Ils sont soucieux de son sens de l’équité, à la durabilité des biens qu’ils utilisent et à leurs impacts sur l’environnement.
Les multinationales présentes en Afrique, conscientes de ces enjeux, incluent le plus souvent leurs filiales africaines dans la politique de groupe en matière ESG et nombre d’investisseurs – notamment les institutions financières de développement –, portent un soin tout particulier au développement du modèle ESG dans les entreprises qu’ils ciblent.
Ces investisseurs sont pour la plupart adhérents aux « Principes de l’Équateur », qui prévoient la prise en compte des enjeux ESG pour l’octroi de tout financement ou investissement supérieur à 10 millions de dollars.
La crise liée à la pandémie de Covid-19 aurait pu ralentir le développement de l’ESG en Afrique. Pourtant, une étude menée par la société mondiale de recherche et de conseil Oxford Business Group (OBG) intitulée « Renewed focus : How the Covid-19 pandemic shaped priorities around ESG principles », nous apprend l’inverse.
En effet, 71,6% des dirigeants africains interrogés dévoilent que la Covid-19 a eu un impact sur leur compréhension et leur attrait pour le modèle ESG ; 42% qualifient cet impact de significatif.
@ABF
Quelles initiatives africaines ?
Il résulte de cette étude que la crise sanitaire, loin d’entraver le développement des politiques ESG en Afrique, a au contraire participé à une prise de conscience collective en faveur de leur déploiement.
Un nombre croissant d’initiatives en matière d’ESG ont vu le jour sur le continent, à l’image de la Charte RSE et développement durable au Sénégal et de la création d’un Institut Afrique RSE.
En Tunisie, l’article 1er de la loi n°2018-35 du 11 juin 2018 vise à consacrer la conciliation des entreprises avec leur environnement social, à travers la participation au processus de développement durable et la bonne gouvernance.
De son côté, la BOAD (Banque ouest-africaine de développement) met en œuvre une politique et une stratégie RSE pour la période 2020-2024. De nombreux forums sont également consacrés à la question à travers le continent, notamment le Séminaire international de formations sur la RSE au Congo Brazzaville et le Forum Congo Demain.

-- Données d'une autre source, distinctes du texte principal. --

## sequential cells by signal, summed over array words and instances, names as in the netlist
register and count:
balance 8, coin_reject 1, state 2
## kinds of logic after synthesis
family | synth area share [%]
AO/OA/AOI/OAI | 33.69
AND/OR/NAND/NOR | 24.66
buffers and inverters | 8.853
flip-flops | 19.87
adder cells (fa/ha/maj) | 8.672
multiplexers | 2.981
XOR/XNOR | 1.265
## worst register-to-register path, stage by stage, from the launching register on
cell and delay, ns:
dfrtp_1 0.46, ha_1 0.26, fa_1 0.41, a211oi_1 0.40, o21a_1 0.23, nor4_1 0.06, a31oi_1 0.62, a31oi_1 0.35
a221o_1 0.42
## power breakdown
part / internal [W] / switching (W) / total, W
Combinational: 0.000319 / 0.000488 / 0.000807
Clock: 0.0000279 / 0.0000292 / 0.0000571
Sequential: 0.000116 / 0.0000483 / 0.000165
==> src/rtl/shift_sequencer_pkg.sv <==
`default_nettype none
// ============================================================================
//  Module      : shift_sequencer_pkg
//  Description : Shared definitions for the shift sequencer: opcode values,
//                shifter direction codes and FSM state encoding.
//  Revision    : 1.0  initial release
// ============================================================================
package shift_sequencer_pkg;

    // Opcodes; 3'b101..3'b111 are pass-through.
    localparam logic [2:0] OP_LSL = 3'b000;
    localparam logic [2:0] OP_LSR = 3'b001;
    localparam logic [2:0] OP_ROL = 3'b010;
    localparam logic [2:0] OP_ROR = 3'b011;
    localparam logic [2:0] OP_ASR = 3'b100;

    // Shifter direction control.
    localparam logic CTRL_LSL = 1'b0;
    localparam logic CTRL_LSR = 1'b1;

    typedef enum logic [1:0] {
        ST_IDLE  = 2'd0,
        ST_PASS1 = 2'd1,
        ST_PASS2 = 2'd2,
        ST_DONE  = 2'd3
    } state_t;

    // Rotates and arithmetic shift need a second shifter pass.
    function automatic logic is_two_pass(input logic [2:0] op);
        return (op == OP_ROL) || (op == OP_ROR) || (op == OP_ASR);
    endfunction

endpackage : shift_sequencer_pkg
`default_nettype wire

==> src/rtl/shift_sequencer_shifter.sv <==
`default_nettype none
// ============================================================================
//  Module      : shift_sequencer_shifter
//  Description : n-bit LSL/LSR barrel shifter shared by both requesters.
//  Ports       : a    - data in (2**MAX_S_BITS bits)
//                b    - shift amount (MAX_S_BITS bits)
//                ctrl - 0 = logical shift left, 1 = logical shift right
//                y    - shifted data out (combinational)
//  Revision    : 1.0  initial release
// ============================================================================
module shift_sequencer_shifter #(
    parameter int MAX_S_BITS = 3
) (
    input  logic [(2**MAX_S_BITS)-1:0] a,
    input  logic [MAX_S_BITS-1:0]      b,
    input  logic                       ctrl,
    output logic [(2**MAX_S_BITS)-1:0] y
);

    always_comb begin
        if (ctrl) begin
            y = a >> b;
        end else begin
            y = a << b;
        end
    end

endmodule : shift_sequencer_shifter
`default_nettype wire

==> src/rtl/shift_sequencer.sv <==
`default_nettype none
// ============================================================================
//  Module      : shift_sequencer
//  Description : Two-port round-robin front end sharing one LSL/LSR shifter.
//                Sequences one or two shifter passes per op to provide
//                LSL, LSR, ROL, ROR, ASR and pass-through.
//  Ports       : clk, reset          - clock, synchronous active-high reset
//                req0/op0/a0/b0      - port 0 request, opcode, data, amount
//                req1/op1/a1/b1      - port 1 request, opcode, data, amount
//                ack0, ack1          - one-cycle result-valid pulses
//                result              - registered result
//                busy                - high whenever the FSM is not idle
//  Revision    : 1.0  initial release
// ============================================================================
module shift_sequencer
    import shift_sequencer_pkg::*;
#(
    parameter int MAX_S_BITS = 3
) (
    input  logic                       clk,
    input  logic                       reset,
    input  logic                       req0,
    input  logic [2:0]                 op0,
    input  logic [(2**MAX_S_BITS)-1:0] a0,
    input  logic [MAX_S_BITS-1:0]      b0,
    input  logic                       req1,
    input  logic [2:0]                 op1,
    input  logic [(2**MAX_S_BITS)-1:0] a1,
    input  logic [MAX_S_BITS-1:0]      b1,
    output logic                       ack0,
    output logic                       ack1,
    output logic [(2**MAX_S_BITS)-1:0] result,
    output logic                       busy
);

    localparam int W = 2**MAX_S_BITS;
    localparam logic [MAX_S_BITS-1:0] c_one = {{(MAX_S_BITS-1){1'b0}}, 1'b1};

    state_t                r_state;
    logic [2:0]            r_op;
    logic [W-1:0]          r_a;
    logic [MAX_S_BITS-1:0] r_b;
    logic [W-1:0]          r_tmp;
    logic                  r_gnt;
    logic                  r_last_grant;

    logic [W-1:0]          w_sh_a;
    logic [MAX_S_BITS-1:0] w_sh_b;
    logic                  w_sh_ctrl;
    logic [W-1:0]          w_sh_y;
    logic [MAX_S_BITS-1:0] w_nb;
    logic [W-1:0]          w_asr_fill;
    logic [W-1:0]          w_pass2_result;
    logic                  w_gnt;

    // Complementary amount for the second half of a rotate: (-b) mod W.
    assign w_nb = ~r_b + c_one;

    // Contended: alternate away from the last winner. Otherwise whoever asks.
    assign w_gnt = (req0 && req1) ? ~r_last_grant : req1;

    // Shifter operand selection per pass.
    always_comb begin
        w_sh_a    = r_a;
        w_sh_b    = r_b;
        w_sh_ctrl = CTRL_LSL;
        case (r_state)
            ST_PASS1: begin
                case (r_op)
                    OP_LSL, OP_ROL:         w_sh_ctrl = CTRL_LSL;
                    OP_LSR, OP_ROR, OP_ASR: w_sh_ctrl = CTRL_LSR;
                    default:                w_sh_b    = '0;
                endcase
            end
            ST_PASS2: begin
                case (r_op)
                    OP_ROL: begin
                        w_sh_b    = w_nb;
                        w_sh_ctrl = CTRL_LSR;
                    end
                    OP_ROR: begin
                        w_sh_b    = w_nb;
                        w_sh_ctrl = CTRL_LSL;
                    end
                    OP_ASR: begin
                        // All-ones shifted right marks the bits that survived;
                        // its complement is where the sign must be filled.
                        w_sh_a    = '1;
                        w_sh_ctrl = CTRL_LSR;
                    end
                    default: begin
                        w_sh_b    = '0;
                    end
                endcase
            end
            default: begin
                w_sh_b = '0;
            end
        endcase
    end

    // With b = 0 a rotate's second pass also returns r_a, so the OR is r_a.
    assign w_asr_fill     = r_a[W-1] ? ~w_sh_y : '0;
    assign w_pass2_result = (r_op == OP_ASR) ? (r_tmp | w_asr_fill)
                                             : (r_tmp | w_sh_y);

    shift_sequencer_shifter #(
        .MAX_S_BITS (MAX_S_BITS)
    ) u_n_bit_shifter (
        .a    (w_sh_a),
        .b    (w_sh_b),
        .ctrl (w_sh_ctrl),
        .y    (w_sh_y)
    );

    always_ff @(posedge clk) begin
        if (reset) begin
            r_state      <= ST_IDLE;
            r_op         <= '0;
            r_a          <= '0;
            r_b          <= '0;
            r_tmp        <= '0;
            r_gnt        <= 1'b0;
            r_last_grant <= 1'b1;
            ack0         <= 1'b0;
            ack1         <= 1'b0;
            result       <= '0;
            busy         <= 1'b0;
        end else begin
            case (r_state)
                ST_IDLE: begin
                    ack0 <= 1'b0;
                    ack1 <= 1'b0;
                    if (req0 || req1) begin
                        r_gnt        <= w_gnt;
                        r_last_grant <= w_gnt;
                        r_op         <= w_gnt ? op1 : op0;
                        r_a          <= w_gnt ? a1  : a0;
                        r_b          <= w_gnt ? b1  : b0;
                        busy         <= 1'b1;
                        r_state      <= ST_PASS1;
                    end
                end
                ST_PASS1: begin
                    r_tmp <= w_sh_y;
                    if (is_two_pass(r_op)) begin
                        r_state <= ST_PASS2;
                    end else begin
                        result  <= w_sh_y;
                        ack0    <= ~r_gnt;
                        ack1    <= r_gnt;
                        r_state <= ST_DONE;
                    end
                end
                ST_PASS2: begin
                    result  <= w_pass2_result;
                    ack0    <= ~r_gnt;
                    ack1    <= r_gnt;
                    r_state <= ST_DONE;
                end
                ST_DONE: begin
                    ack0    <= 1'b0;
                    ack1    <= 1'b0;
                    busy    <= 1'b0;
                    r_state <= ST_IDLE;
                end
                default: begin
                    r_state <= ST_IDLE;
                end
            endcase
        end
    end

endmodule : shift_sequencer
`default_nettype wire
## src/rtl/poly_ctrl_pkg.sv

```systemverilog
// Shared types and constants for the polynomial stream sequencer.
// Holds the controller state encoding, the address-width helper and the
// stall counter width / saturation value.
package poly_ctrl_pkg;

    typedef enum logic [1:0] {
        IDLE  = 2'd0,
        RUN   = 2'd1,
        DRAIN = 2'd2,
        DONE  = 2'd3
    } state_t;

    localparam int STALL_CNT_W = 16;
    localparam logic [STALL_CNT_W-1:0] STALL_CNT_MAX = 16'hFFFF;

    // Index width for n entries; never less than one bit.
    function automatic int addr_width(input int n);
        return (n > 1) ? $clog2(n) : 1;
    endfunction

endpackage

```

## src/rtl/ctrl_fifo.sv

```systemverilog
// First-word-fall-through FIFO holding {addr, data} results for the
// consumer. A write at cycle t is visible at the head at t+1. The head
// reads as zero while empty so the outputs stay clean after reset and
// after the last pop.
module ctrl_fifo #(
    parameter int WIDTH = 8,
    parameter int DEPTH = 4
) (
    input  logic             clk,
    input  logic             rst_n,
    input  logic             i_push,
    input  logic [WIDTH-1:0] i_wdata,
    input  logic             i_pop,
    output logic [WIDTH-1:0] o_rdata,
    output logic             o_empty
);

    localparam int PW = (DEPTH > 1) ? $clog2(DEPTH) : 1;
    localparam int CW = $clog2(DEPTH + 1);
    localparam logic [PW-1:0] PTR_LAST = PW'(DEPTH - 1);
    localparam logic [CW-1:0] CNT_FULL = CW'(DEPTH);

    logic [WIDTH-1:0] r_mem [DEPTH];
    logic [PW-1:0]    r_wptr;
    logic [PW-1:0]    r_rptr;
    logic [CW-1:0]    r_count;
    logic             w_full;
    logic             w_do_pop;

    assign o_empty  = (r_count == '0);
    assign w_full   = (r_count == CNT_FULL);
    assign w_do_pop = i_pop && !o_empty;
    assign o_rdata  = o_empty ? '0 : r_mem[r_rptr];

    // Storage array; cleared on reset so no stale entry survives.
    always_ff @(posedge clk or negedge rst_n) begin
        if (!rst_n) begin
            for (int i = 0; i < DEPTH; i++) begin
                r_mem[i] <= '0;
            end
        end else if (i_push) begin
            r_mem[r_wptr] <= i_wdata;
        end
    end

    // Read/write pointers with explicit wrap and the occupancy count.
    always_ff @(posedge clk or negedge rst_n) begin
        if (!rst_n) begin
            r_wptr  <= '0;
            r_rptr  <= '0;
            r_count <= '0;
        end else begin
            if (i_push) begin
                r_wptr <= (r_wptr == PTR_LAST) ? '0 : r_wptr + 1'b1;
            end
            if (w_do_pop) begin
                r_rptr <= (r_rptr == PTR_LAST) ? '0 : r_rptr + 1'b1;
            end
            case ({i_push, w_do_pop})
                2'b10:   r_count <= r_count + 1'b1;
                2'b01:   r_count <= r_count - 1'b1;
                default: r_count <= r_count;
            endcase
        end
    end

    // Credits upstream make a push into a full FIFO impossible.
    no_overflow: assert property (@(posedge clk) disable iff (!rst_n) !(i_push && w_full));

endmodule

```

## src/rtl/poly_stream_ctrl.sv

```systemverilog
// Sequencer for one pass of an N-coefficient polynomial through a
// fixed-latency, non-stallable pipeline. Issues are gated by a credit pool
// equal to the output FIFO depth, so results can always be absorbed.
// Optional feature: define POLY_STREAM_CTRL_STALL_CNT_EN to count RUN
// cycles lost to credit exhaustion on stall_cnt_o; otherwise it reads 0.
//
// state | meaning
// IDLE  | waiting for start_i
// RUN   | issuing coefficient reads while credits remain
// DRAIN | all issued, waiting for the last result to be popped
// DONE  | one-cycle completion pulse
module poly_stream_ctrl
    import poly_ctrl_pkg::*;
#(
    parameter int DWIDTH     = 12,
    parameter int N          = 256,
    parameter int LATENCY    = 3,
    parameter int FIFO_DEPTH = 5
) (
    input  logic                     clk,
    input  logic                     rst_n,
    input  logic                     start_i,
    output logic                     busy_o,
    output logic                     done_o,
    output logic                     rd_en_o,
    output logic [addr_width(N)-1:0] rd_addr_o,
    input  logic [DWIDTH-1:0]        pipe_data_i,
    output logic                     out_valid_o,
    input  logic                     out_ready_i,
    output logic [DWIDTH-1:0]        out_data_o,
    output logic [addr_width(N)-1:0] out_addr_o,
    output logic [STALL_CNT_W-1:0]   stall_cnt_o
);

    localparam int AW = addr_width(N);
    localparam int CW = $clog2(FIFO_DEPTH + 1);
    localparam logic [AW:0]   N_CNT     = (AW+1)'(N);
    localparam logic [AW:0]   N_LAST    = (AW+1)'(N - 1);
    localparam logic [CW-1:0] CRED_FULL = CW'(FIFO_DEPTH);

    state_t          r_state;
    state_t          w_state_nxt;
    logic [AW:0]     r_issue_cnt;
    logic [AW:0]     r_ret_cnt;
    logic [CW-1:0]   r_credits;
    logic [LATENCY-1:0] r_tok_vld;
    logic [AW-1:0]   r_tok_addr [LATENCY];
    logic            w_start;
    logic            w_issue;
    logic            w_pop;
    logic            w_push;
    logic            w_fifo_empty;
    logic [AW+DWIDTH-1:0] w_fifo_rdata;

    assign w_start     = (r_state == IDLE) && start_i;
    assign w_issue     = (r_state == RUN) && (r_credits != '0);
    assign w_pop       = out_valid_o && out_ready_i;
    assign w_push      = r_tok_vld[LATENCY-1];

    assign busy_o      = (r_state != IDLE);
    assign done_o      = (r_state == DONE);
    assign rd_en_o     = w_issue;
    assign rd_addr_o   = r_issue_cnt[AW-1:0];
    assign out_valid_o = !w_fifo_empty;
    assign out_addr_o  = w_fifo_rdata[AW+DWIDTH-1:DWIDTH];
    assign out_data_o  = w_fifo_rdata[DWIDTH-1:0];

    // Next-state logic; DRAIN always lasts at least one cycle.
    always_comb begin
        w_state_nxt = r_state;
        case (r_state)
            IDLE:    if (start_i) w_state_nxt = RUN;
            RUN:     if (w_issue && (r_issue_cnt == N_LAST)) w_state_nxt = DRAIN;
            DRAIN:   if ((r_ret_cnt == N_CNT) || (w_pop && (r_ret_cnt == N_LAST))) w_state_nxt = DONE;
            DONE:    w_state_nxt = IDLE;
            default: w_state_nxt = IDLE;
        endcase
    end

    // State register.
    always_ff @(posedge clk or negedge rst_n) begin
        if (!rst_n) r_state <= IDLE;
        else        r_state <= w_state_nxt;
    end

    // Issue and retire counters, restarted by an accepted start.
    always_ff @(posedge clk or negedge rst_n) begin
        if (!rst_n) begin
            r_issue_cnt <= '0;
            r_ret_cnt   <= '0;
        end else if (w_start) begin
            r_issue_cnt <= '0;
            r_ret_cnt   <= '0;
        end else begin
            if (w_issue) r_issue_cnt <= r_issue_cnt + 1'b1;
            if (w_pop)   r_ret_cnt   <= r_ret_cnt + 1'b1;
        end
    end

    // Credit pool: issue consumes, pop returns on the following cycle.
    always_ff @(posedge clk or negedge rst_n) begin
        if (!rst_n) begin
            r_credits <= CRED_FULL;
        end else begin
            case ({w_issue, w_pop})
                2'b10:   r_credits <= r_credits - 1'b1;
                2'b01:   r_credits <= r_credits + 1'b1;
                default: r_credits <= r_credits;
            endcase
        end
    end

    // Token shift register mirroring the pipeline latency.
    always_ff @(posedge clk or negedge rst_n) begin
        if (!rst_n) begin
            r_tok_vld <= '0;
            for (int i = 0; i < LATENCY; i++) begin
                r_tok_addr[i] <= '0;
            end
        end else begin
            r_tok_vld[0]  <= w_issue;
            r_tok_addr[0] <= r_issue_cnt[AW-1:0];
            for (int i = 1; i < LATENCY; i++) begin
                r_tok_vld[i]  <= r_tok_vld[i-1];
                r_tok_addr[i] <= r_tok_addr[i-1];
            end
        end
    end

    ctrl_fifo #(
        .WIDTH (AW + DWIDTH),
        .DEPTH (FIFO_DEPTH)
    ) u_fifo (
        .clk     (clk),
        .rst_n   (rst_n),
        .i_push  (w_push),
        .i_wdata ({r_tok_addr[LATENCY-1], pipe_data_i}),
        .i_pop   (w_pop),
        .o_rdata (w_fifo_rdata),
        .o_empty (w_fifo_empty)
    );

`ifdef POLY_STREAM_CTRL_STALL_CNT_EN
    logic [STALL_CNT_W-1:0] r_stall_cnt;

    // Count RUN cycles with no credit; saturating, held outside RUN.
    always_ff @(posedge clk or negedge rst_n) begin
        if (!rst_n) begin
            r_stall_cnt <= '0;
        end else if (w_start) begin
            r_stall_cnt <= '0;
        end else if ((r_state == RUN) && (r_credits == '0) && (r_stall_cnt != STALL_CNT_MAX)) begin
            r_stall_cnt <= r_stall_cnt + 1'b1;
        end
    end

    assign stall_cnt_o = r_stall_cnt;
`else
    assign stall_cnt_o = '0;
`endif

endmodule
```

## config.mk

```make
export PLATFORM = sky130hd
export DESIGN_NAME = poly_stream_ctrl
export DESIGN_NICKNAME = d
export VERILOG_FILES = /design/src/rtl/poly_ctrl_pkg.sv /design/src/rtl/ctrl_fifo.sv /design/src/rtl/poly_stream_ctrl.sv
export SDC_FILE = /design/constraint.sdc
export NUM_CORES = 1
export LEC_CHECK = 0
export ABC_CLOCK_PERIOD_IN_PS = 2870
export BUFFER_PORTS_ARGS = -buffer_cell sky130_fd_sc_hd__clkbuf_2
export CORE_MARGIN = 1.5
export CORE_UTILIZATION = 59
export CTS_CLUSTER_DIAMETER = 80
export DETAILED_ROUTE_END_ITERATION = 12
export PLACE_DENSITY = 0.79
export SLEW_MARGIN = 10
export SYNTH_ARGS = -nofsm -noshare
export SYNTH_HDL_FRONTEND = slang
export SYNTH_SLANG_ARGS = --single-unit
export TNS_END_PERCENT = 50
```

## constraint.sdc

```tcl
create_clock -name clk -period 2.87 [get_ports clk]
set_input_delay 0.574 -clock clk [delete_from_list [all_inputs] [get_ports clk]]
set_output_delay 0.574 -clock clk [all_outputs]
set_load 0.02 [all_outputs]
```

==> key figures <==
Clocking
  – CTS Buf Count: 17
  – CTS tree: built
  – CTS root buf: clkbuf_16
  – Clock Path Buffers: 2
  – Post-CTS repair timing setup buffer count: 0
  – H-tree Lvls: 4
  – Worst-path clk slew: 0.06 ns
  – CTS sink count: roughly 160
  – Insertion delay to the later sink of the worst-skew pair: 0.42 ns

Route
  – Wire length per cell: 19.2 um
  – First-pass DRT Iterations: 4
  – Vias: between 4000 and 5000
  – Iteration-0 DRC Markers: 275
  – Drt total wl: 14200 um
  – Via-per-instance ratio: 5.91
  – Post-DRT Antenna Nets: 0
  – DRC: 0

Timing
  – Slew @ Worst Pin: 0.661 ns
  – Fin. max-slew vios: 0
  – RSZ-0062 raised after global routing: false
  – Tcrit/Tclk final: 93.4%
  – Worst Skew: 0.00862 ns
  – Min Tclk post-route: 2.68 ns
  – Setup violations, final: 0
  – Setup ws final: 0.189 ns
  – Final Hold Viols: 0
  – Sum Neg Setup Slack: 0 ns
  – Worst slew margin: 55.9%
  – F_max: 373 MHz

Setup path
  – CP Capture Type: primary output
  – Required @ worst endpoint: 2.30 ns
  – R2R Path End: r_credits[1]
  – Worst Setup EP: out_data_o[0]
  – Internal reg-to-reg setup slack: between 0.3 and 0.4 ns
  – CP Max Fanout: 14
  – CP cell instances: buf_4, mux4_2, a22oi_1, nor2_1, clkbuf_2
  – Startpoint types: flop
  – Setup crit start: u_fifo.r_rptr[0]
  – Worst EP arrival: 2.11 ns
  – Worst-case reg-to-reg path depth: 6
  – Max incr delay on CP: 0.55 ns
  – Crit path kind: flop to primary output
  – Worst R2R Start: u_fifo.r_count[0]
  – Slowest stage cell, crit path: mux4_2

Place
  – Detailed Place HPWL: 8750 um
  – Port bufs: 47
  – Final RePlAce weighted congestion: between 0.7 and 0.8
  – Pre-CTS WS: 0.378 ns
  – # placed instances: between 700 and 800

Synth
  – Count leader, synth: dfrtp_1
  – Synth Register Bits: 159
  – Main synth FF type: dfrtp_1
  – Post-synthesis sequential area ratio: 54.9%
  – Top post-synthesis cells by area: dfrtp_1 (54%), mux2_2 (12%), mux4_2 (6.2%)
  – Post-synth EDFFs: 0
  – Post-Synthesis Cell Area: 7260 um^2
  – Post-synth top area share: between 50% and 60%
  – Synth Warn #: 0
  – Synth cell count leaders: dfrtp_1 (157), mux2_2 (79), nor2_1 (30), buf_4 (26), inv_1 (24)
  – Syn Area/Cell: about 14 um^2
  – Netlist cell types: 46
  – Area leader, netlist: dfrtp_1
  – Mapped Cells: 532
  – Share of flip-flops with an asynchronous set or reset: 100%

Die
  – Die height: around 110 um
  – Initial Util: 60.4%
  – Die Width: 114 um
  – Core Footprint: approximately 12000 um^2
  – IO Pins: 64
  – Std-Cell Rows: 40
  – Die area: 13000 um^2

Finish
  – Share of cells above drive strength 1: 38.1%
  – # diodes: 0
  – Synthesis-to-layout area growth: 13.1%
  – Layout Cells excl Fill: 738
  – Final net count: 612

Power
  – Psw: roughly 0.0033 W
  – Part of the power in the clock network: approximately a quarter
  – Largest vdd supply drop: ~690 uV
  – P_leak: 3.88 nW
  – Reg power frac: 39.2%
  – Logic pwr share: 36.5%
  – Switching Share: 34.3%
  – PwrDens: 1170 nW/um^2
  – P_int: about 0.0063 W

Global route
  – Gr usage total: a little under a quarter
  – Initial antenna violation count: 0
  – Largest net degree at the start of global routing: 61
  – Vias in the first global route: 4537
  – Met2 Usage GRT: 40.6%
  – GRT overflow: 0
  – Global-route met1 utilization: 30.0%
  – First-pass GRT wire length: between 20000 and 25000 um
  – GRT met3 Usage: roughly 5.7%
  – Most Crowded Layer GR: met2

Flow run
  – Max cap viols: 0

Min path
  – Worst min path class: input port to asynchronous set/reset pin

Outcome
  – Status: finished, final reports clean
worst max-delay path: cells and delay by family, from the launching register on:
family	cells	cell delay [ns]
muxes	1	0.55
buffers and inverters	2	0.49
DFF	1	0.39
and+or+nand+nor	1	0.07
AOI/OAI and AO/OA	1	0.18
metrics by stage:
| stage | hold slack (ns) | cell area, um^2 | util [%] | total power (W) |
|---|---|---|---|---|
| floorplan | 0.278 | 7310 | - | 0.00630 |
| global placement | 0.333 | 7570 | 63.0 | 0.00701 |
| detailed placement | 0.335 | 7570 | 63.0 | 0.00724 |
| CTS | 0.133 | 8200 | 68.3 | 0.00963 |
| global route | 0.156 | 8210 | 68.3 | 0.0101 |
| finish | 0.120 | 8210 | 68.3 | 0.00957 |
cells in the final DEF, fill, tap and decap left out, types with 3 or more instances in the layout:
cell,instances
dfrtp_1,157
nor3_2,4
ha_1,16
clkinv_4,4
a211oi_1,4
clkbuf_8,3
mux2_4,20
bufinv_16,3
clkbuf_16,17
nand4_1,3
o21ai_0,10
or3_1,3
a21oi_1,13
xor2_1,4
conb_1,16
xnor2_1,4
o21a_1,4
or4_1,8
nand2_1,16
mux4_2,20
inv_1,24
nand3_1,6
nand2b_1,3
mux2_2,79
a22oi_1,20
nor2_1,30
clkbuf_2,46
buf_4,13
o31ai_1,8
sequential cells by signal, summed over array words and instances, names as in the netlist:
name,cells
r_issue_cnt,9
r_tok_vld,3
u_fifo.r_mem,100
u_fifo.r_count,3
u_fifo.r_rptr,3
r_ret_cnt,9
r_state,2
u_fifo.r_wptr,3
r_credits,3
r_tok_addr,24
layout make-up:
type	count	area [um^2]
clock buffers	20	467
clock inverters	12	159
fillers	830	3800
inverters	26	97.6
multi-input cells	313	2960
flip-flops and latches	159	3980
well taps	147	184
repair buffers	61	359
layer usage:
metal	up-vias	routed length (um)
li1	1960	-
met1	2287	6000
met2	107	7520
met3	9	555
met4	0	83
met5	-	0
power by group through the flow:
stage	Clock [W]	Sequential, W	Combinational (W)
detailed placement	0	0.00375	0.00349
global route	0.00246	0.00386	0.00382
global placement	0	0.00367	0.00335
finish	0.00233	0.00375	0.00350
floorplan	0	0.00355	0.00275
CTS	0.00236	0.00374	0.00353
how the worst min path moves through the flow:
| stage | slack (ns) | to |
|---|---|---|
| after detailed placement | 0.33 | r_tok_addr[11] |
| after CTS | 0.13 | u_fifo.r_mem[85] |
| after global routing | 0.16 | u_fifo.r_mem[87] |
| final | 0.12 | u_fifo.r_mem[87] |
| after global placement | 0.33 | r_tok_addr[5] |
| after floorplan | 0.28 | r_credits[1] |
logic make-up (layout without fill, tap and decap cells):
logic type      after synthesis  in the layout  share of synthesized area (%)
buf+inv                      75            119                           5.66
flops                       159            159                           54.9
xor+xnor                      8              8                          0.966
other cells                   1             16                         0.0517
fa+ha+maj                    18             18                           3.31
simple gates                 82             82                           5.60
compound gates               67             67                           6.48
mux                         122            122                           23.1
timing repair:
action / in CTS / in global routing
resized for setup: 0 / 1
hold buffers: 0 / 0
setup endpoints to repair: 0 / 1
Note: power is estimated with default switching activity, not from simulation.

Néanmoins, il existe encore plusieurs freins et barrières au développement de l’ESG sur le continent. D’une part, la mise en application de ces initiatives manque, en tout cas pour partie, d’une prise en compte régionale ou harmonisée entre les États africains.
D’autre part, l’importance du secteur informel et la réalité politique, culturelle et socio-économique du monde des affaires en Afrique doivent être prises en compte à chaque étape du processus de développement de la responsabilité sociétale.
Il est ainsi difficile pour les acteurs économiques d’entamer des démarches RSE sans prendre en compte ces différents éléments et spécificités locales.
Or, toujours selon l’étude menée par OBG, seulement 22,4 % des chefs d’entreprises interrogés en Afrique ont investi dans ces critères. Pour OBG, l’« Afrique bénéficierait grandement de réglementations plus strictes, de plus d’incitations, et de plus de sensibilisation et d’informations liées aux critères ESG ».
La constitution d’un cadre normatif en matière d’ESG, particulièrement au niveau des organisations africaines régionale ou panafricaine (comme l’OHADA), constituerait à cet égard un appui décisif au développement de la RSE en Afrique.